Mass cytometric detection of homologous recombination proficiency in circulating tumor cells to predict chemoresistance of metastatic breast cancer patients.

Circulating tumor cells (CTCs) can serve as a liquid biopsy to gain insight into treatment responses and metastatic recurrence. Due to their rarity, the analysis of CTCs is challenging and commonly based on immunomagnetic technologies using antibodies against EpCAM. This study used mass cytometry (CyTOF®) for the identification and characterization of CTCs from longitudinally monitored metastatic breast cancer (mBC) patients. Functional analysis focused on DNA damage responses, particularly the DNA repair pathway of homologous recombination (HR) validated in BC cells from the pleura.

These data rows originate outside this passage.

--- src/include/cfp_map.svh ---
// Register map, field positions and unprogrammed values of the configuration fuse bank.
// Assumes a classic Wishbone slave with 32-bit data and one register per aligned word.
`ifndef CFP_MAP_SVH
`define CFP_MAP_SVH

// Byte offsets are not all multiples of four, so they serve directly as word indices.
`define CFP_IDX_DEBUG_ISA_STACK 24'h300006
`define CFP_IDX_BLOCK_CODE 24'h300008
`define CFP_IDX_BOOT_EEPROM_CODE 24'h300009
`define CFP_IDX_BLOCK_WRITE 24'h30000a
// Control and status registers of the shadow logic.
`define CFP_IDX_CONTROL 24'h300100
`define CFP_IDX_STATUS 24'h300101
`define CFP_IDX_WIDTH 24

// Field positions in the debug, instruction set and stack byte.
`define CFP_BIT_DEBUG_DIS 7
`define CFP_BIT_EXT_ISA 6
`define CFP_BIT_SINGLE_SUPPLY 2
`define CFP_BIT_STKRST 0
// Field positions in the boot and data EEPROM byte.
`define CFP_BIT_EEPROM 7
`define CFP_BIT_BOOT 6
// Implemented bit masks; every other bit reads as zero.
`define CFP_MASK_DEBUG_ISA_STACK 8'hc5
`define CFP_MASK_BLOCK 8'h0f
`define CFP_MASK_BOOT_EEPROM 8'hc0
// Unprogrammed values.
`define CFP_UNPROG_DEBUG_ISA_STACK 8'h85
`define CFP_UNPROG_BLOCK 8'h0f
`define CFP_UNPROG_BOOT_EEPROM 8'hc0
// Control register bits.
`define CFP_CTRL_PROG_MODE 0
`define CFP_CTRL_ERASE 1
`define CFP_CTRL_RELOAD 2
// Number of protected program blocks.
`define CFP_NUM_BLOCKS 4

`endif

--- src/include/cfp_pkg.sv ---
// Types shared by the configuration fuse bank modules.
// Assumes the map header is included wherever offsets are needed.
package cfp_pkg;

    // Raw fuse bytes as held in the nonvolatile bank.
    typedef struct packed {
        logic [7:0] debugIsaStack;
        logic [7:0] blockCode;
        logic [7:0] bootEepromCode;
        logic [7:0] blockWrite;
    } cfp_fuses_t;

    // Decoded settings applied to the rest of the core.
    typedef struct packed {
        logic debuggerEnable;
        logic sharedPinsGpio;
        logic extendedIsaEnable;
        logic singleSupplyProgEnable;
        logic stackFaultResetEnable;
        logic [3:0] codeGuardBlock;
        logic codeGuardBoot;
        logic codeGuardEeprom;
        logic [3:0] writeGuardBlock;
    } cfp_settings_t;

    // Wishbone request from the master.
    typedef struct packed {
        logic cyc;
        logic stb;
        logic we;
        logic [3:0] sel;
        logic [23:0] adr;
        logic [31:0] dat;
    } cfp_wb_req_t;

endpackage

--- src/design/cfp_decode.sv ---
// Decoder from latched fuse bytes to active-high protection and mode settings.
// Assumes the bytes are stable between resets; output is registered.
`timescale 1ns/1ps
`default_nettype none
`include "cfp_map.svh"

module cfp_decode
    import cfp_pkg::*;
(
    input wire logic clk_sys, // System clock.
    input wire logic rst, // Asynchronous reset, active high.
    input wire cfp_fuses_t fuses, // Latched fuse bytes.
    output cfp_settings_t settings // Decoded settings.
);

    typedef struct packed {
        cfp_settings_t settings;
    } cfp_dec_state_t;

    cfp_dec_state_t state;
    cfp_dec_state_t next_state;

    // Decode each field; a cleared fuse means protection on.
    always_comb
    begin
        next_state = state;
        // [RL1] Debugger off, pins free.
        // [RL2] Debugger on, pins reserved.
        next_state.settings.debuggerEnable = ~fuses.debugIsaStack[`CFP_BIT_DEBUG_DIS];
        next_state.settings.sharedPinsGpio = fuses.debugIsaStack[`CFP_BIT_DEBUG_DIS];
        // [RL3] Extension and indexing on.
        // [RL4] Legacy mode otherwise.
        next_state.settings.extendedIsaEnable = fuses.debugIsaStack[`CFP_BIT_EXT_ISA];
        // [RL5] Single-supply programming select.
        next_state.settings.singleSupplyProgEnable = fuses.debugIsaStack[`CFP_BIT_SINGLE_SUPPLY];
        // [RL6] Stack fault reset on.
        // [RL7] No reset when clear.
        next_state.settings.stackFaultResetEnable = fuses.debugIsaStack[`CFP_BIT_STKRST];
        // [RL10] Boot block guard.
        next_state.settings.codeGuardBoot = ~fuses.bootEepromCode[`CFP_BIT_BOOT];
        // [RL11] EEPROM code guard.
        next_state.settings.codeGuardEeprom = ~fuses.bootEepromCode[`CFP_BIT_EEPROM];
        for (int i = 0; i < `CFP_NUM_BLOCKS; i++)
        begin
            // [RL8] [RL9] Block code guards.
            next_state.settings.codeGuardBlock[i] = ~fuses.blockCode[i];
            // [RL12] [RL13] Block write guards.
            next_state.settings.writeGuardBlock[i] = ~fuses.blockWrite[i];
        end
    end

    // Reset leaves every protection on until the first decode.
    always_ff @(posedge clk_sys or posedge rst)
    begin
        if (rst)
        begin
            state <= '{settings: '{codeGuardBlock: 4'hf, writeGuardBlock: 4'hf,
                codeGuardBoot: 1'b1, codeGuardEeprom: 1'b1, default: 1'b0}};
        end
        else
        begin
            state <= next_state;
        end
    end

    assign settings = state.settings;

endmodule
`default_nettype wire

--- src/design/cfp_fuse_cell.sv ---
// One byte of clearable fuse storage, masked to its implemented bits.
// Assumes the owner issues clear and erase strobes only in programming mode.
`timescale 1ns/1ps
`default_nettype none

module cfp_fuse_cell
(
    input wire logic clk_sys, // System clock.
    input wire logic rst, // Asynchronous reset, active high.
    input wire logic [7:0] implMask, // Implemented bit mask.
    input wire logic [7:0] unprogValue, // Erased value of the byte.
    input wire logic clearEn, // Apply a clear with the data below.
    input wire logic [7:0] clearData, // Bits written as zero are cleared.
    input wire logic eraseEn, // Return the byte to its erased value.
    output logic [7:0] value // Stored byte, unimplemented bits zero.
);

    typedef struct packed {
        logic [7:0] bits;
        logic loaded;
    } cfp_cell_state_t;

    cfp_cell_state_t state;
    cfp_cell_state_t next_state;

    // Clearing only lowers bits, so a clear can never lift a protection; only erase raises them.
    always_comb
    begin
        next_state = state;
        if (!state.loaded || eraseEn)
        begin
            next_state.bits = unprogValue & implMask;
            next_state.loaded = 1'b1;
        end
        else if (clearEn)
        begin
            // [RL15] Clear-only update.
            next_state.bits = state.bits & clearData & implMask;
        end
    end

    // Storage survives the system reset in a real bank; here the first edge loads erased values.
    always_ff @(posedge clk_sys or posedge rst)
    begin
        if (rst)
        begin
            state <= '0;
        end
        else
        begin
            state <= next_state;
        end
    end

    // [RL14] Unimplemented bits read zero.
    assign value = state.bits & implMask;

endmodule
`default_nettype wire

--- src/design/cfp_config_bank.sv ---
// Configuration fuse bank with a classic Wishbone register port.
// Assumes one clock, synchronous bus inputs and a master that holds requests until ack.
//
// Functional notes
// [RL1] Debug field one: debugger off, both shared pins are general I/O.
// [RL2] Debug field zero: debugger on, both shared pins reserved for debug.
// [RL3] Extended field one: instruction extension and indexed addressing on.
// [RL4] Extended field zero: extension and indexing off, legacy mode.
// [RL5] Single-supply programming on when one, off when zero.
// [RL6] Stack field one: stack full or underflow causes reset.
// [RL7] Stack field zero: no reset on stack full or underflow.
// [RL8] Blocks 0 and 1 code-protected when their bit is zero.
// [RL9] Blocks 2 and 3 code-protected when their bit is zero.
// [RL10] Boot block code-protected when bit 6 is zero.
// [RL11] Data EEPROM code-protected when bit 7 is zero.
// [RL12] Blocks 0 and 1 write-protected when their bit is zero.
// [RL13] Blocks 2 and 3 write-protected when their bit is zero.
// [RL14] Unimplemented bits read as zero.
// [RL15] Protection bits readable, clear-only, erased value one.
// [RL16] Programmer keeps block 2 and 3 bits set on small parts.
// [RL17] Fields latched at reset and applied until the next reset; the code also relatches them on a control write with the reload bit.
`timescale 1ns/1ps
`default_nettype none
`include "cfp_map.svh"

module cfp_config_bank
    import cfp_pkg::*;
(
    input wire logic clk_sys, // System clock, 200 MHz.
    input wire logic rst, // Asynchronous reset, active high.
    input wire logic wb_cyc_i, // Wishbone cycle.
    input wire logic wb_stb_i, // Wishbone strobe.
    input wire logic wb_we_i, // Wishbone write enable.
    input wire logic [3:0] wb_sel_i, // Wishbone byte selects.
    input wire logic [23:0] wb_adr_i, // Wishbone word index.
    input wire logic [31:0] wb_dat_i, // Wishbone write data.
    input wire logic stackFull, // Hardware return stack is full.
    input wire logic stackUnderflow, // Hardware return stack underflowed.
    output logic [31:0] wb_dat_o, // Wishbone read data.
    output logic wb_ack_o, // Wishbone acknowledge.
    output logic wb_err_o, // Wishbone error for unmapped index.
    output logic debuggerEnable, // Background debugger active.
    output logic sharedPinsGpio, // Shared port pins a and b free as I/O.
    output logic extendedIsaEnable, // Instruction extension and indexing on.
    output logic singleSupplyProgEnable, // Single-supply programming on.
    output logic stackFaultReset, // Reset request from a stack fault.
    output logic [3:0] codeGuardBlock, // Code protection per program block.
    output logic codeGuardBoot, // Boot block code protection.
    output logic codeGuardEeprom, // Data EEPROM code protection.
    output logic [3:0] writeGuardBlock // Write protection per program block.
);

    // -------------------------------------------------------------------
    // State
    // -------------------------------------------------------------------

    typedef struct packed {
        cfp_fuses_t applied;
        logic latchPending;
        logic progMode;
        logic ack;
        logic err;
        logic [31:0] rdata;
        logic stackReset;
        logic cellsLoaded;
    } cfp_bank_state_t;

    cfp_bank_state_t state;
    cfp_bank_state_t next_state;

    cfp_wb_req_t req;
    cfp_fuses_t stored;
    cfp_settings_t decoded;
    logic writeHit;
    logic [3:0] clearEn;
    logic eraseEn;
    logic [7:0] wrByte;
    logic [31:0] readWord;
    logic mapped;

    assign req = '{cyc: wb_cyc_i, stb: wb_stb_i, we: wb_we_i, sel: wb_sel_i,
        adr: wb_adr_i, dat: wb_dat_i};

    // -------------------------------------------------------------------
    // Fuse storage
    // -------------------------------------------------------------------

    // A write takes effect only in the cycle the ack is raised.
    assign writeHit = req.cyc && req.stb && req.we && !state.ack && !state.err && req.sel[0];
    assign wrByte = req.dat[7:0];
    assign eraseEn = writeHit && (req.adr == `CFP_IDX_CONTROL) && req.dat[`CFP_CTRL_ERASE]
        && state.progMode;

    // Programming of the fuses is only honoured in programming mode.
    always_comb
    begin
        clearEn = '0;
        if (writeHit && state.progMode)
        begin
            clearEn[0] = (req.adr == `CFP_IDX_DEBUG_ISA_STACK);
            clearEn[1] = (req.adr == `CFP_IDX_BLOCK_CODE);
            clearEn[2] = (req.adr == `CFP_IDX_BOOT_EEPROM_CODE);
            clearEn[3] = (req.adr == `CFP_IDX_BLOCK_WRITE);
        end
    end

    // The mode byte is clear-only like the others, so its bits are set again through erase only.
    cfp_fuse_cell u_cell_debug
    (
        .clk_sys(clk_sys),
        .rst(rst),
        .implMask(`CFP_MASK_DEBUG_ISA_STACK),
        .unprogValue(`CFP_UNPROG_DEBUG_ISA_STACK),
        .clearEn(clearEn[0]),
        .clearData(wrByte),
        .eraseEn(eraseEn),
        .value(stored.debugIsaStack)
    );

    cfp_fuse_cell u_cell_block_code
    (
        .clk_sys(clk_sys),
        .rst(rst),
        .implMask(`CFP_MASK_BLOCK),
        .unprogValue(`CFP_UNPROG_BLOCK),
        .clearEn(clearEn[1]),
        .clearData(wrByte),
        .eraseEn(eraseEn),
        .value(stored.blockCode)
    );

    cfp_fuse_cell u_cell_boot_eeprom
    (
        .clk_sys(clk_sys),
        .rst(rst),
        .implMask(`CFP_MASK_BOOT_EEPROM),
        .unprogValue(`CFP_UNPROG_BOOT_EEPROM),
        .clearEn(clearEn[2]),
        .clearData(wrByte),
        .eraseEn(eraseEn),
        .value(stored.bootEepromCode)
    );

    cfp_fuse_cell u_cell_block_write
    (
        .clk_sys(clk_sys),
        .rst(rst),
        .implMask(`CFP_MASK_BLOCK),
        .unprogValue(`CFP_UNPROG_BLOCK),
        .clearEn(clearEn[3]),
        .clearData(wrByte),
        .eraseEn(eraseEn),
        .value(stored.blockWrite)
    );

    // -------------------------------------------------------------------
    // Decode of applied settings
    // -------------------------------------------------------------------

    cfp_decode u_decode
    (
        .clk_sys(clk_sys),
        .rst(rst),
        .fuses(state.applied),
        .settings(decoded)
    );

    // -------------------------------------------------------------------
    // Read mux
    // -------------------------------------------------------------------

    // Reads show the stored bytes, so a programmer can verify before the next reset.
    always_comb
    begin
        readWord = '0;
        mapped = 1'b1;
        unique case (req.adr)
            // [RL15] Fields readable back.
            `CFP_IDX_DEBUG_ISA_STACK: readWord[7:0] = stored.debugIsaStack;
            `CFP_IDX_BLOCK_CODE: readWord[7:0] = stored.blockCode;
            `CFP_IDX_BOOT_EEPROM_CODE: readWord[7:0] = stored.bootEepromCode;
            `CFP_IDX_BLOCK_WRITE: readWord[7:0] = stored.blockWrite;
            `CFP_IDX_CONTROL: readWord[`CFP_CTRL_PROG_MODE] = state.progMode;
            `CFP_IDX_STATUS: readWord[7:0] = {7'h00, state.latchPending};
            default: mapped = 1'b0;
        endcase
    end

    // -------------------------------------------------------------------
    // Bus, latch and stack reset logic
    // -------------------------------------------------------------------

    // Single-cycle answer: ack or err one cycle after the request, dropped the next cycle.
    always_comb
    begin
        next_state = state;
        next_state.ack = 1'b0;
        next_state.err = 1'b0;
        if (req.cyc && req.stb && !state.ack && !state.err)
        begin
            next_state.ack = mapped;
            next_state.err = !mapped;
            next_state.rdata = (mapped && !req.we) ? readWord : '0;
            if (writeHit && req.adr == `CFP_IDX_CONTROL)
            begin
                next_state.progMode = req.dat[`CFP_CTRL_PROG_MODE];
                // A pending latch survives a control write, so the reset latch is never lost.
                next_state.latchPending = req.dat[`CFP_CTRL_RELOAD] || state.latchPending;
            end
        end
        // [RL17] Latch after reset and after a reload request.
        // The cells hold zero until their first edge, so the latch waits for them.
        next_state.cellsLoaded = 1'b1;
        if (state.latchPending && state.cellsLoaded
            && !(writeHit && req.adr == `CFP_IDX_CONTROL))
        begin
            next_state.applied = stored;
            next_state.latchPending = 1'b0;
        end
        // [RL6] Reset on stack fault.
        // [RL7] Gated by the field.
        next_state.stackReset = decoded.stackFaultResetEnable && (stackFull || stackUnderflow);
    end

    // Reset arms the latch; it fires one edge after the cells load their erased values.
    always_ff @(posedge clk_sys or posedge rst)
    begin
        if (rst)
        begin
            state <= '{applied: '{debugIsaStack: `CFP_UNPROG_DEBUG_ISA_STACK,
                blockCode: `CFP_UNPROG_BLOCK, bootEepromCode: `CFP_UNPROG_BOOT_EEPROM,
                blockWrite: `CFP_UNPROG_BLOCK}, latchPending: 1'b1, default: '0};
        end
        else
        begin
            state <= next_state;
        end
    end

    // -------------------------------------------------------------------
    // Outputs
    // -------------------------------------------------------------------

    assign wb_dat_o = state.rdata;
    assign wb_ack_o = state.ack;
    assign wb_err_o = state.err;
    assign debuggerEnable = decoded.debuggerEnable;
    assign sharedPinsGpio = decoded.sharedPinsGpio;
    assign extendedIsaEnable = decoded.extendedIsaEnable;
    assign singleSupplyProgEnable = decoded.singleSupplyProgEnable;
    assign stackFaultReset = state.stackReset;
    assign codeGuardBlock = decoded.codeGuardBlock;
    assign codeGuardBoot = decoded.codeGuardBoot;
    assign codeGuardEeprom = decoded.codeGuardEeprom;
    assign writeGuardBlock = decoded.writeGuardBlock;

endmodule
`default_nettype wire

--- config.mk ---
export PLATFORM = sky130hd
export DESIGN_NAME = cfp_config_bank
export DESIGN_NICKNAME = d
export VERILOG_FILES = /design/src/include/cfp_pkg.sv /design/src/design/cfp_decode.sv /design/src/design/cfp_fuse_cell.sv /design/src/design/cfp_config_bank.sv
export VERILOG_INCLUDE_DIRS = /design/src /design/src/include
export SDC_FILE = /design/constraint.sdc
export NUM_CORES = 1
export LEC_CHECK = 0
export CORE_ASPECT_RATIO = 1.25
export CORE_MARGIN = 4
export CORE_UTILIZATION = 55
export CTS_BUF_LIST = sky130_fd_sc_hd__clkbuf_16
export DETAILED_ROUTE_END_ITERATION = 10
export DONT_BUFFER_PORTS = 1
export PLACE_DENSITY_LB_ADDON = 0.2
export SLEW_MARGIN = 30
export SYNTH_ARGS = -nofsm -noshare
export SYNTH_HDL_FRONTEND = slang
export SYNTH_HIERARCHICAL = 1
export SYNTH_SLANG_ARGS = --single-unit
--- constraint.sdc ---
create_clock -name clk_sys -period 2.7 [get_ports clk_sys]
set_input_delay 0.54 -clock clk_sys [delete_from_list [all_inputs] [get_ports clk_sys]]
set_output_delay 0.54 -clock clk_sys [all_outputs]
set_load 0.02 [all_outputs]
==> Word level (Yosys, flattened, before mapping) <==
Index checks and enable logic that the tools add are counted.
W data, S select, Z words.
{ "totals": {"mem_count": 0, "mem_bits_ro": 0, "ff_bits": 95, "mem_bits_rw": 0, "inputBits": 67, "latch_bits": 0} }
{ "classes": {"div": 0, "n_addsub": 0, "shifts": 0, "magnitude_cmp": 0, "reduce_logical": 39, "muxes": 16, "n_mul": 0, "bitwise_logic": 15, "eq_ne": 6} }
{ "ops": {"columns": ["op", "n"], "rows": [
  ["$eq A24 B22 Y1 const B", 6],
  ["$mux W8", 5],
  ["$mux W36", 1],
  ["$pmux W7 S4", 1],
  ["$mux W4", 5],
  ["$and A8 B8 Y8", 2],
  ["$logic_and A1 B1 Y1", 15],
  ["$reduce_bool A2 Y1", 6],
  ["$not A1 Y1", 11],
  ["$logic_not A1 Y1", 9],
  ["$and A4 B4 Y4", 2],
  ["$logic_or A1 B1 Y1", 6],
  ["$reduce_or A6 Y1", 1],
  ["$pmux W1 S5", 1],
  ["$reduce_and A2 Y1", 2],
  ["$mux W1", 2],
  ["$mux W2", 1]
]} }

==> Depth between registers and ports, before layout <==
Gate-level depths: netlist (run 1).
{ "logic_depth": {"word_depth": 10, "depth_mapped": 8} }

==> Cells and area by module <==
The synthesis (run 1) kept the hierarchy.
{ "modules_own_cells": {"columns": ["mod", "instances", "cells_each", "area_per_inst_um2"], "rows": [
  ["cfp_config_bank", 1, 231, 2596.2],
  ["cfp_fuse_cell", 4, 53, 486.7],
  ["cfp_decode", 1, 27, 432.9]
]} }

==> Worst setup path before layout (run 1) <==
Ideal clock, no wire load.
{ "synth_path": {"kind": "input -> register", "from": "in wb_adr_i[13]", "to": "reg u_cell_block_write/state[4] (netlist name)", "n_path_buf": 1, "arrival_time_ns": 2.873, "required_ns": 2.572, "path_stages": 8, "setup_slack_ns": -0.300, "path_cell_list": "or4_1 > nor4_1 > nand3_1 > nor3_1 > and2b_2 > buf_6 > nand2_1 > o21ai_0"} }
{ "synth_via": {"elab_chain_cells": 6} }
{ "synth_rtl": {"columns": ["item", "line_no", "source"], "rows": [
  ["from (decl)", "cfp_config_bank.sv:35", "input wire logic [23:0] wb_adr_i,"],
  ["$eq A24 B22 Y1 *", null, null],
  ["$logic_and A1 B1 Y1 * (3 in a row)", "cfp_config_bank.sv:91", "assign eraseEn = writeHit && (req.adr == `CFP_IDX_CONTROL) && req.dat[`CFP_CTRL_ERASE]"],
  ["net eraseEn", "cfp_config_bank.sv:76", "logic eraseEn;"],
  ["$logic_or A1 B1 Y1 *", "cfp_fuse_cell.sv:30", "if (!state.loaded || eraseEn)"],
  ["$mux W4 or $reduce_bool A2 Y1 (tied branches)", null, null],
  ["to (signal assigned)", "cfp_fuse_cell.sv:51", "state <= next_state;"],
  ["to (decl)", "cfp_fuse_cell.sv:23", "cfp_cell_state_t state;"]
]} }
The timed path passes the listed nets; every way through them passes the cells marked *.
A chain may end at the register's enable or synchronous reset.

==> Final worst setup path (run 1) <==
{ "layout_path": {"from": "in wb_adr_i[13]", "to": "reg u_cell_debug/state[7] (netlist name)"} }
{ "layout_rtl": {"columns": ["item", "line_no", "source"], "rows": [
  ["$eq A24 B22 Y1", null, null],
  ["$mux W4", "cfp_config_bank.sv:98", "if (writeHit && state.progMode)"],
  ["net clearEn[0]", "cfp_config_bank.sv:75", "logic [3:0] clearEn;"],
  ["$reduce_bool A2 Y1 (no source line)", null, null],
  ["to (signal assigned)", "cfp_fuse_cell.sv:51", null],
  ["to (decl)", "cfp_fuse_cell.sv:23", null]
]} }
The timed path passes the listed nets, and every way through them passes these cells.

Fifty-two blood samples from 13 mBC patients were collected for the enumeration of CTCs using CellSearch® technology, isolation of CTCs together with peripheral blood mononuclear cells (PBMCs) and of plasma. Cell-free DNA (cfDNA) from plasma was analyzed by shallow genome sequencing to determine tumor fraction (TF) and HR deficiency (HRD). CTC/PBMC mixtures were phenotyped by CyTOF® using a panel of 13 antibodies including anti-γH2AX, 53BP1, and RAD51. CyTOF® identified CTCs correlating with CellSearch®- and cfDNA-based quantifications, detected DNA damage in CTCs, and the dynamics of their HR status during genotoxic therapies. Our study shows that CyTOF®-based phenotyping of CTCs from mBC patients shows promise as a method to monitor tumor progression and HR proficiency in real time for the identification of chemoresistance.